火傷の方だが、腕から多量の体液とうみが出るので大人用の紙おむつを腕に巻かれた。そのまま動かないようにベッドに固定される。毎日午後の診察時に包帯を換え薬を塗る。この前に水で流しながら腕を擦られる。

これが最大の恐怖であった。

皮膚の再生のため再生しかけている皮膚でさえもうみと一緒に擦り落とされる。この痛みは形容し難いのであった。

水を流されただけでも染みて痛いのにそこを擦られる。

「かなり痛いと思いますが良くなるために必要なので我慢してください!』

触られてぎゃーっと叫んで悶えるのみであった。今となれば、その痛みもどの程度だったか虚な記憶だが、とにかく形容し難い痛みだったのは確かである。

ところで、人の身体は動けないように固定されると若くても約3週間で身体の機能は80歳程度になる。1950年代にアメリカ陸軍が20歳の新兵を3週間ベッドに縛りつけたらどうなるかという実験をした。飲食も排泄も縛り付けられたままするのだ。3週間後、見事に80歳の新兵のできあがりである。人の身体は環境に適応する機能があるが、寝返りも打てない状況では急速に退化する。

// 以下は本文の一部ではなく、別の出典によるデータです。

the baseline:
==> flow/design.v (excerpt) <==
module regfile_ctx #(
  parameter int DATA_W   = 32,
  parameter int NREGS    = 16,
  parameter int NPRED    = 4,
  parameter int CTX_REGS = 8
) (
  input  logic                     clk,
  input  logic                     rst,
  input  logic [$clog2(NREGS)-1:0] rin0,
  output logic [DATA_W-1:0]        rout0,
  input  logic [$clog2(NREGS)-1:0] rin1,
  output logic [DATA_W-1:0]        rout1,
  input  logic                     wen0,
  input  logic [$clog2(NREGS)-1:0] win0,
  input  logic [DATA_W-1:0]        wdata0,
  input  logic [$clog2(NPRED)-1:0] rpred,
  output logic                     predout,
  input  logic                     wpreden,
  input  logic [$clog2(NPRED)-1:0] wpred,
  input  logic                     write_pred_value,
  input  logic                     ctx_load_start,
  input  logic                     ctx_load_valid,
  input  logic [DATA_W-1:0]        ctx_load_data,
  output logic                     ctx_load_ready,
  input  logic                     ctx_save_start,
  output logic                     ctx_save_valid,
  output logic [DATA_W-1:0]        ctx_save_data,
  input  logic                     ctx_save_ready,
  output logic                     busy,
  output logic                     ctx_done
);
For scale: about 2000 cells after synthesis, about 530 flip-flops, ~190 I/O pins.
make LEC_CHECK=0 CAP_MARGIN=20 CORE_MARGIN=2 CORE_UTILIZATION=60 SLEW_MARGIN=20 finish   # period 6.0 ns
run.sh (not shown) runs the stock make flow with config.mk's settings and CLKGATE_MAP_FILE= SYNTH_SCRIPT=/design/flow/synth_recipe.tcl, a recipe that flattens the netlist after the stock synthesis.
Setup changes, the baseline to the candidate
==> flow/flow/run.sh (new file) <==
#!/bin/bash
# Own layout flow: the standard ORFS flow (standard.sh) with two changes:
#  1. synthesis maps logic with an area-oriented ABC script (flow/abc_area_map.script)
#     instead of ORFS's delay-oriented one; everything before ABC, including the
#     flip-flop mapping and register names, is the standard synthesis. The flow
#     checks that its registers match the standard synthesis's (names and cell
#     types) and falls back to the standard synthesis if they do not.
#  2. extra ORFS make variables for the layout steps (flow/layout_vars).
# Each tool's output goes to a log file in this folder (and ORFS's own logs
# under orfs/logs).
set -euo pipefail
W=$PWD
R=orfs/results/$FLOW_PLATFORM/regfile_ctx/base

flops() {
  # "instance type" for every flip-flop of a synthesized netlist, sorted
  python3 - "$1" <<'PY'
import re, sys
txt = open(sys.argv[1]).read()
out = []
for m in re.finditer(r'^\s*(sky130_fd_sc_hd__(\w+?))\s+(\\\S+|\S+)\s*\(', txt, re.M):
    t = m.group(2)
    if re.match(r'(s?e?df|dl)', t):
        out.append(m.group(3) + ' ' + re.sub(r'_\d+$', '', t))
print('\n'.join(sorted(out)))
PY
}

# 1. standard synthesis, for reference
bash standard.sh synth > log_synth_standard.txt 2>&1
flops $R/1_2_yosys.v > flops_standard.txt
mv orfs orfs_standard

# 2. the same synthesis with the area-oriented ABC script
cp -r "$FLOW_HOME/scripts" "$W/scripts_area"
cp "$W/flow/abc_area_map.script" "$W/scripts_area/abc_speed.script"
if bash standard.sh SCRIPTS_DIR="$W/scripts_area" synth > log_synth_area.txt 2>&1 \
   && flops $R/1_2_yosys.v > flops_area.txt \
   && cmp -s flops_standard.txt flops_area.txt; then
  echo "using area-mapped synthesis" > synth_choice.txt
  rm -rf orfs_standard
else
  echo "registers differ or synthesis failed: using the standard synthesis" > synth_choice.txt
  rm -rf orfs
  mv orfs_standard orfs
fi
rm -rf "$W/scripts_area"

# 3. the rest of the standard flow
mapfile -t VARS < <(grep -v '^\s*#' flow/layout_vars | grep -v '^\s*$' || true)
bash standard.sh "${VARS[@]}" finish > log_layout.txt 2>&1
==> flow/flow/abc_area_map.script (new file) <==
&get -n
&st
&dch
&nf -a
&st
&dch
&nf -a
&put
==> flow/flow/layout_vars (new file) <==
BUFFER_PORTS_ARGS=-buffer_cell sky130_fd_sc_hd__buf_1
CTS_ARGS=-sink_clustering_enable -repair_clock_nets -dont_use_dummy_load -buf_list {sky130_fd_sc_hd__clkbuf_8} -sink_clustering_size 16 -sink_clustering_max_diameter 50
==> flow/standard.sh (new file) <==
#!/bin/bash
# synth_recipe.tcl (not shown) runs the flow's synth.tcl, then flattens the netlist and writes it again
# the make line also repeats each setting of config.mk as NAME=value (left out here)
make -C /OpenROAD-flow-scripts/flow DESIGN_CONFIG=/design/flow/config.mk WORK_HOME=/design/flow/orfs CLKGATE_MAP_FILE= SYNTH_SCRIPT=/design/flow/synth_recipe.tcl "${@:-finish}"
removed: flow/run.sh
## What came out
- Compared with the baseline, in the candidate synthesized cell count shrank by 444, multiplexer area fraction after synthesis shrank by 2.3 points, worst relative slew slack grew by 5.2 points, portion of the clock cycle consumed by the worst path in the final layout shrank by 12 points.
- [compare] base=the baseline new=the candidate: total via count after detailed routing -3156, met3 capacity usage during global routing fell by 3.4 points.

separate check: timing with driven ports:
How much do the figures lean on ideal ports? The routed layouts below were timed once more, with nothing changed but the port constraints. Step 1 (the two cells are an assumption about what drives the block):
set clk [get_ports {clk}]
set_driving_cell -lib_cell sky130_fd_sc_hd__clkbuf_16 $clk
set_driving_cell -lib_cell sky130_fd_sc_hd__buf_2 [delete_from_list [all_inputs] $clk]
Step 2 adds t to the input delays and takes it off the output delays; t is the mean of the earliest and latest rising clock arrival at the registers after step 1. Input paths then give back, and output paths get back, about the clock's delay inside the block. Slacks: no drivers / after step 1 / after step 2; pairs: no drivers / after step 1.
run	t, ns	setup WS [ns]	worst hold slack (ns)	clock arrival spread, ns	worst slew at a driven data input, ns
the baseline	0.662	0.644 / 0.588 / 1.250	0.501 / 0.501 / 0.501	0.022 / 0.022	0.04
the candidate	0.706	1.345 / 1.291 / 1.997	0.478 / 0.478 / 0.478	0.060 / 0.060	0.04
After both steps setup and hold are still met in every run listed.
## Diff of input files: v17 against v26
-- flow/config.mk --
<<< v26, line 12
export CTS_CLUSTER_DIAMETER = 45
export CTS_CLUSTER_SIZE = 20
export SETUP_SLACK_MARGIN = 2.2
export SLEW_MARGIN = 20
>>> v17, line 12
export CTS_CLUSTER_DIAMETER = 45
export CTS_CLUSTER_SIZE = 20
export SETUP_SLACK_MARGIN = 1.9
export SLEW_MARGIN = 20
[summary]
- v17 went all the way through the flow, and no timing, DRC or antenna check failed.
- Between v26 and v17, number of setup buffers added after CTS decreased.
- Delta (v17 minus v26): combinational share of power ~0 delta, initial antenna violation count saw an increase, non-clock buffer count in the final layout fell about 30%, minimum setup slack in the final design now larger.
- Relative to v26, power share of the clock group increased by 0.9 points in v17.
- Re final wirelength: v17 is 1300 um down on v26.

わたしの腕は、手首から先が炎で焼かれたここと長期間手を動かせなかったことで、手首から先が麻痺した。

毎晩眠れないほどの痛みだけが残った。

この痛みが生かされている事実を教えてくれる。勝手に生きているのではない。何か理由があるのだ。

「不幸中の幸い」という言葉もある。

ただ生きているのではなく、何かに護られる理由があって生かされているのだ。それ故に、わたしも生き人も生かし(活かす)たい。

指も動くようになってはきているが、細かい動きが難しい。着物などは紐で縛るので、人差し指と親指を使う。これを他の指で代用しようとしてもできない。

手首からの神経は親指側から通常使われることが多い。これを逆にする。要するに、小指から順番に動かし力を入れて抜く練習をする。なるべく親指側に力を入れないように均等に指に力を入れる。そういう意識が大切になってくる。

左側を庇って右腕を酷使する。そうすると身体が歪むので違う箇所がひどく痛む。人間の体は微妙なバランスの上に成り立っているのだ。前屈みで仕事をすることが多い。事務仕事もそうだが前屈みでやることは多いものである。同じ動作を長時間せず、ストレッチなど休息を入れながら短時間で済ますことが歪みを生まない秘訣なのだ。

彼岸と此岸の出会う時と場所があるのかもしれない。

その時、あなたは何を思う?

毎日の終わりに、今日やり残しがなかったかどうか考える。後悔のないよう最善を尽くして今日を終わろう。

たとえ計画的にやっていることさえも、今日やり残したことがないように生きるのだ。よりよく生きるために最大の努力と実践が人生を拓くと信じる。